British Prime Minister Boris Johnson is being advised regarding the “second wave” of coronavirus infections in the U.K. by a group known as the Scientific Advisory Group for Emergencies (SAGE), which consists of specialists from academia and certain industries. Dalgleish says SAGE's recommendations regarding the coronavirus “are often based on flawed evidence which is far from scientific.”
SAGE modeled a worst-case scenario for the U.K. In their predictions, the second wave of COVID-19 daily deaths will peak at a lower level than they did in the early stages of the pandemic but will remain consistently high for several months, resulting in more deaths than usual. This worst-case scenario will only occur, according to SAGE, if the country does not impose a “circuit breaker national lockdown.”
Dalgleish insists that the Prime Minister and his advisers need to scrutinize the evidence presented by SAGE.
Dalgleish admits that the number of people admitted to hospitals due to the coronavirus is on the rise. However, he believes that the rates are still manageable. Furthermore, the medical researcher points out that the number of COVID-19 fatalities in the country is extremely low. Dalgleish says that, from Oct. 10 to 16, there were 10,534 deaths in the whole country, and only 670 were due to the coronavirus.
“Every death is a tragedy for the individual and the families concerned, but we must not lose sight of the fact that this is a virus fatal mainly to the elderly or those with underlying conditions.”
What concerns Dalgleish most regarding the possibility of a second national lockdown in the U.K. is the negative effect it will have on people's mental health, specifically on the mental health of young people. According to Dalgleish, he has observed a “disturbing rise” in the number of young people in Britain committing suicide. (Related: Nearly half of America is now suffering from mental illness due to lockdowns – was it really worth it?)

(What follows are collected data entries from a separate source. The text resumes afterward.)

Background: an optimization exercise with open tools, aiming at small area. Do not read the settings as production practice. The RTL was checked by simulation tests, not by an equivalence proof against the original design. Power figures rest on the tool's default switching activity, not on a simulated workload.

### run.sh
#!/bin/bash
# synth_recipe.tcl (not shown) runs the flow's synth.tcl, then flattens the netlist and writes it again
# the make line also repeats each setting of config.mk as NAME=value (left out here)
make -C /OpenROAD-flow-scripts/flow DESIGN_CONFIG=/design/flow/config.mk WORK_HOME=/design/flow/orfs CLKGATE_MAP_FILE= SYNTH_SCRIPT=/design/flow/synth_recipe.tcl finish
### config.mk
export PLATFORM = sky130hd
export DESIGN_NAME = slpe_rx
export DESIGN_NICKNAME = slpe_rx
export VERILOG_FILES = /design/flow/design.v
export SDC_FILE = /design/flow/constraint.sdc
export NUM_CORES = 4
export LEC_CHECK = 0
export CAP_MARGIN = 20
export CORE_MARGIN = 2
export CORE_UTILIZATION = 40
export SLEW_MARGIN = 20
### constraint.sdc
create_clock -name core_clock -period 5.0 [get_ports {clk}]
set_input_delay 1.0000 -clock core_clock [delete_from_list [all_inputs] [get_ports {clk}]]
set_output_delay 1.0000 -clock core_clock [all_outputs]
set_load 0.01 [all_outputs]
From an optimization exercise on the open Yosys and OpenROAD flow, aimed at small area, a short achievable clock period and few clock cycles per item; shortcuts taken in it are not production practice. The RTL was checked by simulation tests, not by an equivalence proof against the original design. No activity file was given, so power comes from the tool's default toggle rates.

==> flow/design.v <==
module twn_round_f (
    input  wire [23:0] x,
    input  wire [23:0] key,
    output wire [23:0] f
);
    wire [23:0] rot1 = {x[22:0], x[23]};
    wire [23:0] rot2 = {x[21:0], x[23:22]};
    wire [23:0] rot8 = {x[15:0], x[23:16]};
    assign f = (rot1 & rot8) ^ rot2 ^ key;
endmodule
module twn_diffuser #(
    parameter integer FIRST = 0,
    parameter integer COUNT = 8
) (
    input  wire        inv,
    input  wire [47:0] x,
    output wire [47:0] y
);
    wire [23:0] l [0:COUNT];
    wire [23:0] r [0:COUNT];
    assign l[0] = x[47:24];
    assign r[0] = x[23:0];
    genvar i;
    generate
        for (i = 0; i < COUNT; i = i + 1) begin : g_round
            localparam [23:0] KEY_FWD = 24'h9E3779 * (FIRST + i + 1);
            localparam [23:0] KEY_INV = 24'h9E3779 * (8 - FIRST - i);
            wire [23:0] f;
            twn_round_f u_f (.x(r[i]), .key(inv ? KEY_INV : KEY_FWD), .f(f));
            assign l[i+1] = r[i];
            assign r[i+1] = l[i] ^ f;
        end
    endgenerate
    assign y = {l[COUNT], r[COUNT]};
endmodule
module twn_bitpacker (
    input  wire        clk,
    input  wire        rst,
    input  wire        en,         
    input  wire [1:0]  op,         
    input  wire        rd_sel,     
    input  wire [7:0]  imm,
    input  wire [63:0] a,
    output reg  [3:0]  status,
    output wire [63:0] result      
);
    localparam [3:0] ST_OK        = 4'd0;
    localparam [3:0] ST_OVERFLOW  = 4'd1;
    localparam [3:0] ST_UNDERFLOW = 4'd2;
    localparam [3:0] ST_TOO_WIDE  = 4'd3;
    localparam [3:0] ST_RANGE     = 4'd4;
    localparam [1:0] OP_INIT   = 2'd0;
    localparam [1:0] OP_APPEND = 2'd1;
    localparam [1:0] OP_READ   = 2'd2;
    localparam [1:0] OP_STAT   = 2'd3;
    reg [143:0] buf_q;
    reg [7:0]   wp_q;
    reg [7:0]   avail_q;
    reg [7:0]   free_q;
    integer j, k;
    wire        width_bad = (imm == 8'd0) || (imm > 8'd64);
    reg  [63:0] therm;
    reg  [63:0] lmask;
    integer b;
    always @(*) begin
        therm = 64'd0;
        for (b = 0; b < 6; b = b + 1)
            for (j = (1 << (b + 1)) - 1; j >= 0; j = j - 1)
                if (j >= (1 << b))
                    therm[j] = imm[b] & therm[j - (1 << b)];
                else
                    therm[j] = imm[b] | therm[j];
        lmask = therm | {64{imm[6]}};
    end
    wire        too_wide  = ((a & ~lmask) != 64'd0);
    wire [8:0]  free_rem  = {1'b0, free_q}  - {1'b0, imm};
    wire [8:0]  avail_rem = {1'b0, avail_q} - {1'b0, imm};
    wire        overflow  = free_rem[8];
    wire        underflow = avail_rem[8];
    always @(*) begin
        status = ST_OK;
        case (op)
            OP_INIT: begin
                if (imm > 8'd144) status = ST_RANGE;
            end
            OP_APPEND: begin
                if (width_bad)     status = ST_RANGE;
                else if (too_wide) status = ST_TOO_WIDE;
                else if (overflow) status = ST_OVERFLOW;
            end
            OP_READ: begin
                if (width_bad)      status = ST_RANGE;
                else if (underflow) status = ST_UNDERFLOW;
            end
            default: ;
        endcase
    end
    wire ok = en && (status == ST_OK);
    always @(posedge clk) begin
        if (rst) begin
            wp_q    <= 8'd0;
            avail_q <= 8'd0;
            free_q  <= 8'd0;
        end else if (ok) begin
            case (op)
                OP_INIT: begin
                    wp_q    <= 8'd0;
                    avail_q <= 8'd0;
                    free_q  <= imm;
                end
                OP_APPEND: begin
                    wp_q    <= wp_q + imm;
                    avail_q <= avail_q + imm;
                    free_q  <= free_rem[7:0];
                end
                OP_READ: avail_q <= avail_rem[7:0];
                default: ;
            endcase
        end
    end
    wire [7:0] base = rd_sel ? avail_q : 8'd144;
    reg  [7:0] amt;
    reg        borrow;
    always @(*) begin
        borrow = 1'b0;
        for (k = 0; k < 8; k = k + 1) begin
            amt[k] = base[k] ^ imm[k] ^ borrow;
            borrow = (base[k] ~^ imm[k]) ? borrow : imm[k];
        end
    end
    function automatic [143:0] rotr144(input [143:0] v, input integer s);
        rotr144 = (v >> s) | (v << (144 - s));
    endfunction
    reg [143:0] rot;
    always @(*) begin
        rot = buf_q;
        for (k = 0; k < 8; k = k + 1)
            if (amt[k])
                rot = rotr144(rot, (1 << k) % 144);
    end
    always @(posedge clk) begin
        if (ok && op == OP_APPEND && !rst)
            buf_q <= {rot[143:64], (rot[63:0] & ~lmask) | a};
    end
    wire [7:0] rp_now  = wp_q - avail_q;
    wire [7:0] cap_now = wp_q + free_q;
    assign result = (op == OP_READ)  ? rot[63:0] :
                    (op == OP_STAT)  ? {32'd0, avail_q, cap_now, rp_now, wp_q} :
                                       64'd0;
endmodule
module twn_core (
    input  wire        clk,
    input  wire        rst,           
    input  wire        cmd_valid,
    output wire        cmd_ready,
    input  wire [15:0] cmd_cw,
    input  wire [63:0] cmd_a,
    output reg         rsp_valid,
    output reg  [3:0]  rsp_status,
    output wire [63:0] rsp_result
);
    localparam [3:0] ST_OK      = 4'd0;
    localparam [3:0] ST_RANGE   = 4'd4;
    localparam [3:0] ST_ILLEGAL = 4'd8;
    localparam integer SPLIT = 5;     
    wire [3:0] opc  = cmd_cw[15:12];
    wire [3:0] len  = cmd_cw[11:8];
    wire [7:0] imm  = cmd_cw[7:0];
    wire fmt_z_ok = (len == 4'd0) && (imm == 8'd0);
    wire fmt_i_ok = (len == 4'd0);
    wire is_nop  = (opc == 4'h0) && fmt_z_ok;
    wire is_init = (opc == 4'h6) && fmt_i_ok;
    wire is_app  = (opc == 4'h7) && fmt_i_ok;
    wire is_read = (opc == 4'h8) && fmt_i_ok;
    wire is_stat = (opc == 4'h9) && fmt_z_ok;
    wire is_fwd  = (opc == 4'hA) && fmt_z_ok;
    wire is_inv  = (opc == 4'hB) && fmt_z_ok;
    wire is_bp   = is_init || is_app || is_read || is_stat;
    wire is_diff = is_fwd || is_inv;
    assign cmd_ready = 1'b1;
    wire accept = cmd_valid;
    wire [1:0]  bp_op = is_init ? 2'd0 : is_app ? 2'd1 : is_read ? 2'd2 : 2'd3;
    wire [3:0]  bp_status;
    wire [63:0] bp_result;
    twn_bitpacker u_bp (
        .clk    (clk),
        .rst    (rst),
        .en     (accept && is_bp),
        .op     (bp_op),
        .rd_sel (opc[3]),
        .imm    (imm),
        .a      (cmd_a),
        .status (bp_status),
        .result (bp_result)
    );
    wire        inv_a      = opc[0];
    wire        diff_range = (cmd_a[63:48] != 16'd0);
    wire [47:0] diff_in    = inv_a ? {cmd_a[23:0], cmd_a[47:24]} : cmd_a[47:0];
    wire [47:0] diff_mid;
    twn_diffuser #(.FIRST(0), .COUNT(SPLIT)) u_diff_a (
        .inv (inv_a),
        .x   (diff_in),
        .y   (diff_mid)
    );
    reg [3:0] status;
    always @(*) begin
        if (is_bp)
            status = bp_status;
        else if (is_diff)
            status = diff_range ? ST_RANGE : ST_OK;
        else if (is_nop)
            status = ST_OK;
        else
            status = ST_ILLEGAL;
    end
    reg [63:0] res_q;       
    reg        diff_q;      
    reg        bp_q;        
    reg        rd_q;        
    reg [6:0]  w_q;         
    reg        inv_q;
    always @(posedge clk) begin
        if (rst)
            rsp_valid <= 1'b0;
        else
            rsp_valid <= accept;
        rsp_status <= status;
        res_q      <= is_diff ? {16'd0, diff_mid} : bp_result;
        diff_q     <= is_diff && !diff_range;
        bp_q       <= is_bp && (bp_status == ST_OK);
        rd_q       <= opc[3] && !opc[0];
        w_q        <= imm[6:0];
        inv_q      <= inv_a;
    end
    wire [47:0] diff_out;
    twn_diffuser #(.FIRST(SPLIT), .COUNT(8 - SPLIT)) u_diff_b (
        .inv (inv_q),
        .x   (res_q[47:0]),
        .y   (diff_out)
    );
    wire [47:0] diff_res = inv_q ? {diff_out[23:0], diff_out[47:24]} : diff_out;
    reg  [63:0] therm;
    integer b, j;
    always @(*) begin
        therm = 64'd0;
        for (b = 0; b < 6; b = b + 1)
            for (j = (1 << (b + 1)) - 1; j >= 0; j = j - 1)
                if (j >= (1 << b))
                    therm[j] = w_q[b] & therm[j - (1 << b)];
                else
                    therm[j] = w_q[b] | therm[j];
    end
    wire [63:0] keep = therm | {64{w_q[6] | !rd_q}};
    assign rsp_result = diff_q ? {16'd0, diff_res} : bp_q ? (res_q & keep) : 64'd0;
endmodule
clock: 8.0 ns
lec_check: 0
abc_clock_period_in_ps: 4000
cap_margin: 20
core_margin: 2
core_utilization: 40
setup_slack_margin: 2.5
slew_margin: 20
run.sh (not shown) runs the stock make flow with config.mk's settings and CLKGATE_MAP_FILE= SYNTH_SCRIPT=/design/flow/synth_recipe.tcl, a recipe that flattens the netlist after the stock synthesis.
Testbench counts at the start, summed over its fixed seeds: cycles 43,275, commands 43,267.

He has even written a different opinion piece on the Daily Mail regarding the fact that two of his own colleagues were driven to despair and suicide due to the repressive nature of Britain's lockdown.
According to Dalgleish, a young research assistant he worked with committed suicide because the lockdown and the coronavirus left the person “feeling isolated and broken by the loss of normal human interaction.” Another colleague of Dalgleish's, a respected doctor he knew since they were both young, was also overcome with “profound despair at the loneliness and anxiety” created by the COVID-19 pandemic.
Dalgleish argues that not only will a lockdown not affect the country's growing number of infections, but it will also cause businesses to fail and unemployment to rise.
The economic destruction that a lockdown will cause will do more harm to the country's health. Dalgleish says that it will lead to an inevitable decline in physical and mental health, as people will become impoverished by the loss of their jobs, and people isolated from society will end up miserable and distressed.
“The [National Health Service] is dependent on tax revenues,” argues Dalgleish. “Empty public coffers are bound to lead next to unmanned wards and understaffed clinics. What makes the Government's heavy-handed approach even worse is that it is not even working on its own terms.”
To end his opinion piece, Dalgleish asked Johnson: “If lockdown were a drug, would it be approved by NICE – the body that balances the cost of a proposed treatment against the benefits it would bring? By the Government's own admission, it would not.”
Dalgleish's frustration with the ineffectiveness of lockdowns led him to become one of the founding signatories of the Great Barrington Declaration, which calls for governments to move away from lockdowns as their main strategy to fighting the coronavirus. Instead, Dalgleish and over 30,000 medical professionals who signed the document argue that governments should focus on minimizing mortality and social harm.